Tuesday, May 18, 2010

Addicted to Information Yet Allergic to Knowledge

The easy availability of huge volumes of data via the internet has led to an epidemic of information addiction. A growing number of people cannot go an entire day without an information update. In a rational society the desire for more information would normally not be interpreted as a bad thing. Unfortunately this condition is increasingly accompanied by an allergic reaction to relevant knowledge thus undermining the potential value of the information addiction.

To understand this condition it is important to first understand what information and knowledge are. Information describes how things are different from each other. For example, information is how we establish that the color orange is redder than the color blue. Knowledge characterizes how things are alike. For instance knowledge establishes that orange, red and blue are colors. Our tendency to use the terms interchangeably is based on the fact that things are connected by that which separates them (e.g., the spectrum that distinguishes colors also connects them). As a result, whether something represents information or knowledge is based on how deeply we interpret it. Since we can only experience contrast, information comes from interpreting our experiences. Knowledge generally comes from interpreting information. Understanding is the conversion of information into knowledge.
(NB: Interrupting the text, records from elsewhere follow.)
File: src/rtl/route_step_sched.sv
// route_step_sched: buffers 16-bit route words from the UART wrapper and issues
// their 2-bit veer steps (LSB pair first) to the navigation controller.
// A 00 step ends the route; abort flushes the queue and the in-flight word.
module route_step_sched #(
  parameter int unsigned DEPTH = 4
) (
  input  logic                   clk,
  input  logic                   rst_n,
  input  logic [15:0]            cmd,
  input  logic                   cmd_rdy,
  output logic                   clr_cmd_rdy,
  input  logic                   step_rdy,
  input  logic                   abort,
  output logic [1:0]             step,
  output logic                   step_vld,
  output logic                   route_done,
  output logic                   aborted,
  output logic                   busy,
  output logic [$clog2(DEPTH):0] fifo_cnt,
  output logic [3:0]             steps_left
);

  localparam int unsigned AW = (DEPTH > 1) ? $clog2(DEPTH) : 1;
  localparam int unsigned CW = $clog2(DEPTH) + 1;
  localparam logic [CW-1:0] FULL_CNT = CW'(DEPTH);

  typedef enum logic [1:0] {
    StIdle  = 2'd0,
    StLoad  = 2'd1,
    StIssue = 2'd2,
    StDone  = 2'd3
  } state_t;

  state_t        state;
  logic [15:0]   shifter;
  logic [15:0]   mem [DEPTH];
  logic [AW-1:0] wr_ptr;
  logic [AW-1:0] rd_ptr;
  logic          push;
  logic          pop;

  // Fullness uses the occupancy at the start of the cycle, so a pop in the
  // same cycle does not make room for a push until the next cycle.
  assign push        = cmd_rdy && (fifo_cnt < FULL_CNT) && !abort;
  assign pop         = (state == StLoad) && (fifo_cnt != '0) && !abort;
  assign clr_cmd_rdy = push;

  // Outputs decoded purely from registered state (Moore style)
  assign step_vld   = (state == StIssue) && (shifter[1:0] != 2'b00);
  assign step       = step_vld ? shifter[1:0] : 2'b00;
  assign route_done = (state == StDone);
  assign busy       = (state != StIdle);

  // Word storage; contents need no reset since occupancy gates every read
  always_ff @(posedge clk) begin
    if (push) begin
      mem[wr_ptr] <= cmd;
    end
  end

  // FIFO pointers and occupancy; abort empties the queue
  always_ff @(posedge clk or negedge rst_n) begin
    if (!rst_n) begin
      wr_ptr   <= '0;
      rd_ptr   <= '0;
      fifo_cnt <= '0;
    end else if (abort) begin
      wr_ptr   <= '0;
      rd_ptr   <= '0;
      fifo_cnt <= '0;
    end else begin
      if (push) begin
        wr_ptr <= wr_ptr + AW'(1);
      end
      if (pop) begin
        rd_ptr <= rd_ptr + AW'(1);
      end
      unique case ({push, pop})
        2'b10:   fifo_cnt <= fifo_cnt + CW'(1);
        2'b01:   fifo_cnt <= fifo_cnt - CW'(1);
        default: fifo_cnt <= fifo_cnt;
      endcase
    end
  end

  // Route FSM: load words, shift out steps on handshake, end on a 00 step
  always_ff @(posedge clk or negedge rst_n) begin
    if (!rst_n) begin
      state      <= StIdle;
      shifter    <= '0;
      steps_left <= '0;
      aborted    <= 1'b0;
    end else begin
      aborted <= abort;
      if (abort) begin
        // A step_rdy in this cycle is dropped along with the route
        state      <= StIdle;
        shifter    <= '0;
        steps_left <= '0;
      end else begin
        unique case (state)
          StIdle: begin
            if (fifo_cnt != '0) begin
              state <= StLoad;
            end
          end
          StLoad: begin
            // Route spans words; an empty queue just waits here
            if (pop) begin
              shifter    <= mem[rd_ptr];
              steps_left <= 4'd8;
              state      <= StIssue;
            end
          end
          StIssue: begin
            if (shifter[1:0] == 2'b00) begin
              // End marker: rest of this word is discarded
              state <= StDone;
            end else if (step_rdy) begin
              shifter    <= {2'b00, shifter[15:2]};
              steps_left <= steps_left - 4'd1;
              if (steps_left == 4'd1) begin
                state <= StLoad;
              end
            end
          end
          StDone: begin
            shifter    <= '0;
            steps_left <= '0;
            state      <= StIdle;
          end
          default: begin
            state <= StIdle;
          end
        endcase
      end
    end
  end

endmodule

File: config.mk
export PLATFORM = sky130hd
export DESIGN_NAME = route_step_sched
export DESIGN_NICKNAME = d
export VERILOG_FILES = /design/src/rtl/route_step_sched.sv
export SDC_FILE = /design/constraint.sdc
export NUM_CORES = 1
export LEC_CHECK = 0
export ABC_AREA = 1
export CAP_MARGIN = 20
export CORE_UTILIZATION = 30
export CTS_BUF_LIST = sky130_fd_sc_hd__clkbuf_4
export CTS_CLUSTER_SIZE = 24
export DETAILED_ROUTE_END_ITERATION = 8
export PLACE_DENSITY_LB_ADDON = 0.1
export SETUP_SLACK_MARGIN = 0.1
export SLEW_MARGIN = 20
export SYNTH_ARGS = -nofsm -noshare
export SYNTH_HDL_FRONTEND = slang
export SYNTH_SLANG_ARGS = --single-unit
export TNS_END_PERCENT = 20
File: constraint.sdc
create_clock -name clk -period 6.1 [get_ports clk]
set_clock_uncertainty 0.2 [all_clocks]
set_input_delay 0.915 -clock clk [delete_from_list [all_inputs] [get_ports clk]]
set_output_delay 0.915 -clock clk [all_outputs]
set_load 0.01 [all_outputs]
After elaboration in Yosys (flattened, before gate mapping)
Memories as Yosys holds them, arrays and structs flattened.
Index checks and enable logic that the tools add are counted.

word-level totals
  register bits = 30
  bits in writable memories = 64
  input bits = 21
  output and inout port bits = 14
  logic and storage cells = 69
  memories kept = 1

operators by class
  add/subtract/negate cells = 5
  order comparisons = 1
  equality and inequality tests = 12
  mux-type cells = 26
  reduce and logical (&&, ||, !) cells = 17

memories
  memory  words  width  rd ports  clocked after memory_dff  write ports  RTL line  RTL
  mem     4      16     1         0                         1            36        logic [15:0] mem [DEPTH];

operator list
  cell                                                                     count
  16-bit two-way mux                                                       4
  16-bit case mux with 3 select lines                                      1
  2-bit two-way mux                                                        11
  4-bit two-way mux                                                        4
  3-bit inequality test, second input constant                             4
  4-bit case mux with 3 select lines                                       1
  2-bit case mux with 4 select lines                                       1
  4-bit AND reduction                                                      2
  2-bit nonzero test                                                       4
  2-bit equality test, second input constant                               3
  3-bit case mux with 2 select lines                                       1
  3-bit nonzero test                                                       2
  1-bit logical AND                                                        5
  2-bit by 1-bit adder with 2-bit output, second input constant            2
  2-bit by 1-bit equality test with 1-bit output, second input constant    2
  4-bit by 1-bit equality test with 1-bit output, second input constant    1
  2-bit zero test                                                          2
  4-bit by 2-bit inequality test with 1-bit output, second input constant  1
  4-bit by 3-bit inequality test with 1-bit output, second input constant  1
  4-bit nonzero test                                                       1
  4-bit by 1-bit subtractor with 4-bit output, second input constant       1
  3-bit by 1-bit adder with 3-bit output, second input constant            1
  3-bit < comparator, second input constant                                1
  3-bit two-way mux                                                        1
  3 further kinds                                                          4

Logic depth before layout (Yosys ltp)
Gate-level depths: netlist (run 1).

  depth in word-level cells = 6
  gate-level depth with buffers = 11
  gate-level depth less buffers = 9

Worst setup path before layout (run 1)
OpenSTA, ideal clock, no wires.

  kind = input-to-reg
  start point = in abort
  end point = mem mem[0][0], enable pin
  library setup time = 389 ps
  arrival = 2376 ps
  required time = 5511 ps
  setup slack = 3136 ps
  stages = 4
  buffers on the path = 1
  path through = buf_6 > nor3_1 > inv_1 > nor2_1

between the ends
  longest elaborated chain between the ends = 4

RTL lines
  item                                     RTL line  RTL
  from (decl)                              13        input logic abort,
  1-bit zero test                          44        assign push = cmd_rdy && (fifo_cnt < FULL_CNT) && !abort;
  1-bit logical AND                        44
  net clr_cmd_rdy                          11        output logic clr_cmd_rdy,
  1-bit two-way mux                        56        if (push) begin
  1-bit two-way mux (implied by the code)  57        mem[wr_ptr] <= cmd;
  to (decl)                                36

The timed path passes the listed nets, and every way through them passes these cells.

Final worst setup path (run 1)
  start point = in abort
  end point = out clr_cmd_rdy

between the ends
  longest elaborated chain between the ends = 2

RTL lines
  item               RTL line
  1-bit zero test    44
  1-bit logical AND  44
  to (decl)          11

Every way passes these cells.

==> results of run 1 <==
[logic make-up after synthesis]
| family | Yosys count |
|---|---|
| xor gates and xnor gates | 1 |
| DFF | 94 |
| AOI/OAI and AO/OA | 48 |
| adders and majority gates | 11 |
| and+or+nand+nor | 190 |
| buffers and inverters | 56 |
[through the flow]
stage          total power [mW]  utilization  setup slack, ns  hold slack, ns
3_5_place_dp              1.586       0.3491            2.259          0.2692
2_1_floorplan             1.364            -            3.136          0.2495
5_1_grt                   2.108       0.3615            2.145          0.3307
3_3_place_gp              1.578       0.3491            2.290          0.2669
4_1_cts                   1.986       0.3613            2.256          0.3112
6_report                  1.946       0.3615            2.312          0.3050
[worst max-delay path: stages]
cell and delay [ns]:
clkdlybuf4s50_1 0.66, nor3_1 0.48, clkdlybuf4s50_1 0.61
[where the power goes]
part	switching (mW)	total (mW)	internal (mW)
Sequential	0.0551	0.837	0.782
Clock	0.213	0.391	0.177
Combinational	0.470	0.718	0.248
Total	0.739	1.95	1.21
[placed cells by master, fill, tap and decap left out, types with 2 or more instances in the layout]
cell and count:
nand2_1 106, edfxtp_1 64, nand3_1 55, inv_1 35, clkdlybuf4s50_1 34, o21ai_0 30, dfrtp_1 30, nor2_1 15
clkbuf_4 11, ha_1 10, o21ai_2 8, a21oi_1 5, buf_4 5, nand4_1 4, nor3_1 2, nor2_2 2
inv_6 2, nand2_2 2, clkinv_1 2, o22ai_1 2, bufinv_16 2
[worst paths after layout]
path                             start           to  slack, ns  cells after the start
hold / removal             shifter[15]  shifter[15]       0.30                      2
min in group asynchronous        rst_n      aborted       0.63                      2
hold reg to reg            shifter[15]  shifter[15]       0.30                      2
max in group asynchronous        rst_n   shifter[9]       4.75                      2
setup / recovery                 abort  clr_cmd_rdy       2.31                      3
setup reg to reg             rd_ptr[0]  shifter[15]       3.43                      6
[state kept, by name (all words and copies together) (netlist names)]
signal / count
fifo_cnt: 3
steps_left: 4
wr_ptr: 2
rd_ptr: 2
state: 2
shifter: 16
aborted: 1
mem: 64
[final cells by class]
type / instances / area [sq um]
Tap cell: 176 / 220.2
Antenna cell: 1 / 2.502
Multi-Input combinational cell: 250 / 1267
Fill cell: 1400 / 8589
Inverter: 40 / 157.7
Clock buffer: 11 / 82.58
Timing Repair Buffer: 39 / 377.9
Sequential cell: 94 / 2673
Clock inverter: 5 / 82.58
[per-layer routing]
layer  up-vias  track usage  wire (um)
li1       1415            -          -
met1      1384       0.1729       4151
met2        42       0.2241       4317
met3        11      0.02424        274
met4         0      0.07109        186
met5         -            0          0
==> metrics.yaml, run 1 <==
syn_nets: 432
drc_errors: 0
status: "finished, final reports clean"
grt_remaining_overflow: 0
synth-edff-count: 64
num_vias: 2852
finalNetCount: 466
numCtsBuffers: 9
areaGrowthSynthToFinish_pct: 16.13
routabilityCongestion: 0.7508
syn_area_sq_um: 4188
yosys-mux-area-fraction: 0
clk_path_buf_depth: 2
setup_violations: 0
synth.most_common_cell: "nand2_1"
worstSkewPairLatency_ns: 0.46
synth-async-reset-ratio: 0.3191
dr.pass1.iters: 4
dp.cells: 599
synth_area_leaders: "edfxtp_1, dfrtp_1, nand2_1, nand3_1, o21ai_0"
die_h_um: 120.2
crit_required_ns: 4.98
first_iter_violations: 137
grt_pass1_wl_um: 14810
endpoint_kind: "primary output"
critPathKind: "primary input to primary output"
dp_hpwl_um: 5579
critPathLaunchType: "primary input"
hp-class: "flip-flop to flip-flop"
cts_setup_buffers: 0
clk_pin_slew_ns: 0.15
core_sq_um: 13450
hold_violations: 0
track_usage: 0.1371
maxSlewHeadroom: 0.3332
clock-sinks: 94
synth_top_family_by_area: "simple AND/OR/NAND/NOR gates"
post-route-period-util: 0.6211
ir_drop_mv: 0.1163
synth_area_per_cell_sq_um: 10.47
synth_compound_area_frac: 0.06603
ys.flop_type: "edfxtp_1"
clockRootBuffer: "clkbuf_4"
synth_xor_area_frac: 0.002091
num_rows: 42
tightest_slew_ns: 0.9940
ys_ff_latch: 94
worst-path-max-fanout: 9
max_cap_viol_count: 0
fp.dieW_um: 120.2
synth_top_area_frac: 0.4589
synth_top_cell_by_area: "edfxtp_1"
grt_antenna_before_repair: 1
rsz0062_at_grt: "false"
yosysWarningCount: 0
synth.distinct_cells: 31
ctsResizeCount: 0
synth-simple-area-share: 0.1993
start_util: 0.3113
wl_per_cell_um: 14.49
layout-drive-gt1-share: 0.08884
design_area_sq_um: 4863
stdcell_count: 616
grt_pass1_vias: 2814
period_needed_ns: 3.788
maxSlewViolCount: 0
port_buffers: 34
fin_setup_tns_ns: 0
synth_common_cells: "nand2_1, edfxtp_1, nand3_1"
routed_wl_um: 8928
synth_seq_area_share: 0.6382
cts_hold_buffers: 0
ant_nets: 0
fmax_ghz: 0.2640
cts_tree: "done"
synth_adder_area_share: 0.03466
worstPathArrival_ns: 2.67
ioPinCount: 35
p_leak_nw: 1.930
dieArea_sq_um: 14440
p_per_area_nw_per_um2: 400.2
place_area_sq_um: 4696
synthCells: 400
htreeDepth: 3
grt_start_max_net_pins: 36
viasPerCell: 4.630
Note: power is estimated with default switching activity, not from simulation.
==> run 2: changes to the inputs <==
clock period = 3.1 ns   (was 6.1 ns; I/O delays follow)
==> run 2 against run 1 <==
Clock-buffer cell count grew 1. Global-route usage decreased by 0.13 points. Worst hold slack got worse by 0.11 ns. Critical path depth is 2 higher. Design area grew 0.49%. Via count decreased by 1.2%. Total power up 90%. Clock power rose by 52%. Flip-flop and latch count unchanged. Critical path type is now flip-flop to primary output. Largest power group unchanged. Highest routed layer unchanged.
==> metrics.yaml, run 2 (synthesized netlist as in run 1, its figures left out) <==
critPathLaunchType: "flip-flop"
setup_violations: 0  # unchanged
r2r-start: "state[0]"
rsz0062_at_grt: "false"
grt_start_max_net_pins: 35  # -2.8%
critPathKind: "flip-flop to primary output"
largest_reg_flops: 64  # unchanged
areaGrowthSynthToFinish_pct: 16.70
wl_met3_um: 281  # +2.6%
crit_required_ns: 2.43  # -2.55 ns
grt_pass1_vias: 2801  # -0.46%
hp-class: "primary input to async pin"
dp_hpwl_um: 5696  # +2.1%
clk_path_buf_depth: 2  # unchanged
start_util: 0.3113  # unchanged
fp.dieW_um: 120.2  # unchanged
grt_remaining_overflow: 0  # unchanged
endpoint_kind: "primary output"
routedLengthMet1_um: 4034  # -2.8%
r2r_setup_slack_ns: 0.95  # -2.48 ns
finalPower_mw: 3.694  # +90%
num_vias: 2818  # -1.2%
dr.pass1.iters: 4  # unchanged
die_h_um: 120.2  # unchanged
first_iter_violations: 204  # +49%
post-route-period-util: 0.8932
ioPinCount: 35  # unchanged
routed_wl_um: 8812  # -1.3%
port_buffers: 34  # unchanged
final_core_util: 0.3633  # +0.001767
place_area_sq_um: 4753  # +1.2%
largest_register: "mem"
clock-sinks: 94  # unchanged
cp_num_buf_inv: 3  # +1
clk_pin_slew_ns: 0.14  # about the same
fin_setup_tns_ns: 0  # unchanged
path_cells: "inv_1 > ha_1 > clkinvlp_4 > nor3b_2 > clkdlybuf4s50_1"
viasPerCell: 4.509  # -2.6%
drc_errors: 0  # unchanged
dieArea_sq_um: 14440  # unchanged
layout_common_cells: "nand2_1, edfxtp_1, nand3_1, inv_1, clkdlybuf4s50_1"
wl_per_cell_um: 14.10  # -2.7%
track_usage: 0.1358  # -0.001334
ant_nets: 0  # unchanged
period_needed_ns: 2.769
numCtsBuffers: 9  # unchanged
maxSlewHeadroom: 0.7143  # +0.3811
worstSkewPairLatency_ns: 0.45  # about the same
reg2reg_to: "shifter[9]"
place_ws_ns: 0.5005  # -1.759 ns
finalNetCount: 475  # +1.9%
max_cap_viol_count: 0  # unchanged
grt_pass1_wl_um: 14500  # -2.1%
hold_violations: 0  # unchanged
num_rows: 42  # unchanged
htreeDepth: 3  # unchanged
worstPathArrival_ns: 2.10  # -0.57 ns
rr_worst_depth: 10  # +4
worst-path-max-fanout: 4  # -5
status: "finished, final reports clean"
slowest_stage: "clkdlybuf4s50_1"
core_sq_um: 13450  # unchanged
clockRootBuffer: "clkbuf_4"
routabilityCongestion: 0.7812  # +4.0%
slowest_delay_ns: 0.55  # -0.11 ns
fin_ws_ns: 0.3311  # -1.980 ns
maxSlewViolCount: 0  # unchanged
design_area_sq_um: 4887  # +0.49%
cts_tree: "done"
top_layer_used: "met4"
p_leak_nw: 1.944  # +0.76%
layout-drive-gt1-share: 0.1094  # +0.02054
p_per_area_nw_per_um2: 755.8  # +89%
met2_length_um: 4304  # -0.30%
grt_antenna_before_repair: 1  # unchanged
cts_hold_buffers: 0  # unchanged
top_regs: "mem: 64 flops, shifter: 16 flops, steps_left: 4 flops"
critPathTopFamily: "buffers and inverters"
final_common_cell: "nand2_1"
tightest_slew_ns: 0.4252  # -0.5688 ns
ir_drop_mv: 0.1698  # +46%
fmax_ghz: 0.3612
-- run 2: changes by cell type in the layout (fill, tap and decap cells not counted), sizes merged --
cell | before | now
clkinvlp | 0 | 3
clkbuf | 11 | 12
clkinv | 4 | 3
buf | 5 | 14
inv | 39 | 38
bufinv | 2 | 0
-- run 2: worst max-delay path by stage --
stage               startpoint     endpoint  slack, ns  cells past startpoint
floorplan                abort    mem[0][0]       0.59                      4
global placement         abort  clr_cmd_rdy       0.51                      3
detailed placement     cmd_rdy  clr_cmd_rdy       0.50                      4
CTS                   state[0]      step[0]       0.14                      5
global route          state[0]      step[0]       0.19                      5
finish                state[0]      step[0]       0.33                      5
-- run 2: cell type report --
type                    instances  area (sq um)
well taps                     176         220.2
repair buffers                 48         445.4
diodes                          1         2.502
flip-flops and latches         94          2673
multi-input cells             250          1270
clock buffers                  12         90.09
inverters                      40         161.4
fillers                      1380          8566
clock inverters                 4         25.02
-- run 2: where the power goes --
part / total [mW] / switching (mW) / internal, mW
registers: 1.64 / 0.104 / 1.54
clock network: 0.593 / 0.403 / 0.190
logic: 1.46 / 0.936 / 0.522
total: 3.69 / 1.44 / 2.25
-- run 2: through the flow --
stage,hold slack (ns),std cells
5_1_grt,0.2026,625
6_report,0.1919,625
3_5_place_dp,0.2692,607
2_1_floorplan,-0.03059,400
3_3_place_gp,0.2689,607
4_1_cts,0.1824,623
-- run 2: metal layers --
metal  vias up  track usage
met4         0      0.06875
li1       1428            -
met3        13      0.03089
met5         -            0
met2        48       0.2256
met1      1329       0.1643
-- run 2: what timing repair did --
action	in CTS	in global routing
endpoints found under the setup margin	0	1
hold endpoints to repair	0	0
resized for setup	0	2
buffers inserted	0	1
These days an increasing number of people are obsessed with information. These individuals typically focus on how things are different from them and each other. For instance, in politics when someone offers information that “proves” a sweeping generalization such as, “all liberals are evil” or “all conservatives are stupid” I hear the sniffles of a knowledge allergy. Where such a person does not self identify as evil in the former case or stupid in the latter, this information primarily serves to differentiate and marginalize the subject. It is the inclination of people to deny the knowledge that connects them to the groups they seek to marginalize (e.g., that there are good liberals and intelligent conservatives) that is symptomatic of their knowledge allergies. Chronic sufferers of this condition tend to exhibit symptoms in all areas of discourse, not just the political arena.
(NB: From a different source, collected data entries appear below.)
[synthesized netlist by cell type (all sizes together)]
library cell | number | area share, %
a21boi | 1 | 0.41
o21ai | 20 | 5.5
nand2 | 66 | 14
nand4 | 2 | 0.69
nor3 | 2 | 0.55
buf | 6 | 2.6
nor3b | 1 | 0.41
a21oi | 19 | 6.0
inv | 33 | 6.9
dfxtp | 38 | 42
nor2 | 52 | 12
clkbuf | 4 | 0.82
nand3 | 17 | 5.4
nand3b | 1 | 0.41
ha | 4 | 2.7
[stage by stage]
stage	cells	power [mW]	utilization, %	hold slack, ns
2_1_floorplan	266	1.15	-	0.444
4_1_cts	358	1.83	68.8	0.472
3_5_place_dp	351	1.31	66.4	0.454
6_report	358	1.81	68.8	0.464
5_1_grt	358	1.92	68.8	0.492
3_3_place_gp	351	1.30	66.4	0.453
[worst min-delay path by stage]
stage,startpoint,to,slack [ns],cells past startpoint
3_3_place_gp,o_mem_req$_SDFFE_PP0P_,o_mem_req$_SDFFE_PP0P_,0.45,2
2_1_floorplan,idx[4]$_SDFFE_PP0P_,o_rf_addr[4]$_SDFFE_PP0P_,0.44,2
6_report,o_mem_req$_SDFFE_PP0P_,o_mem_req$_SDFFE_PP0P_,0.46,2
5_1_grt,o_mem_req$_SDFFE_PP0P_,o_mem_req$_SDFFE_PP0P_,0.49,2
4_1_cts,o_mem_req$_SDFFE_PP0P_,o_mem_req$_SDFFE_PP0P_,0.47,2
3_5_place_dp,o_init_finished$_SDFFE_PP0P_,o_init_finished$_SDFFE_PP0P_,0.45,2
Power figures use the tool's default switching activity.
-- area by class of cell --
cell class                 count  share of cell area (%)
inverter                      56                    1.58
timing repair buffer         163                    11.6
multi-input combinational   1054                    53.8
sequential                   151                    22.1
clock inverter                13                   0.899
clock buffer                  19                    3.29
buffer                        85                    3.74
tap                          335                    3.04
## config.mk

```make
export PLATFORM = sky130hd
export DESIGN_NAME = sr_counter_ctrl
export DESIGN_NICKNAME = d
export VERILOG_FILES = /design/src/rtl/sr_counter_ctrl.sv
export SDC_FILE = /design/constraint.sdc
export NUM_CORES = 1
export LEC_CHECK = 0
export ABC_AREA = 1
export CORE_MARGIN = 2
export CORE_UTILIZATION = 40
export DETAILED_ROUTE_END_ITERATION = 16
export PLACE_DENSITY = 0.75
export SYNTH_ARGS = -nofsm -noshare
export SYNTH_HDL_FRONTEND = slang
export SYNTH_SLANG_ARGS = --single-unit
```

## constraint.sdc

```tcl
create_clock -name clk -period 1.71 [get_ports clk]
set_clock_uncertainty 0.2 [all_clocks]
set_input_delay 0.342 -clock clk [delete_from_list [all_inputs] [get_ports clk]]
set_output_delay 0.342 -clock clk [all_outputs]
set_load 0.05 [all_outputs]
```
In the Internet Age knowledge allergic information addicts are typically out scouring the Web to amass stashes of information that supports their beliefs while studiously avoiding knowledge that contradicts them. Unlike victims of the class-based or divinely mandated knowledge prohibitions, today’s knowledge allergic information addicts are in a position to appreciate the utility of information but often lack the capacity to fully process everything that interests them. The sheer volume of information that is literally at their fingertips these days overwhelms their capacity to understand it all.

As they accumulate unprocessed information, some people develop a tendency to regard the differences between things as more important than their similarities. This inclination can be exacerbated by the fact that our uniqueness is only meaningful in the context of our informational orientation. As such where we value our uniqueness, we tend to embrace information that casts it in a positive light. But there is a threshold of infatuation with our uniqueness beyond which we interpret knowledge of our similarities to others as a threat to our self-esteem (“I have NOTHING in common with those evil liberals / stupid conservatives”). When zealously informed people cannot remain rational when confronted with such knowledge their addiction to information has triggered a knowledge allergy.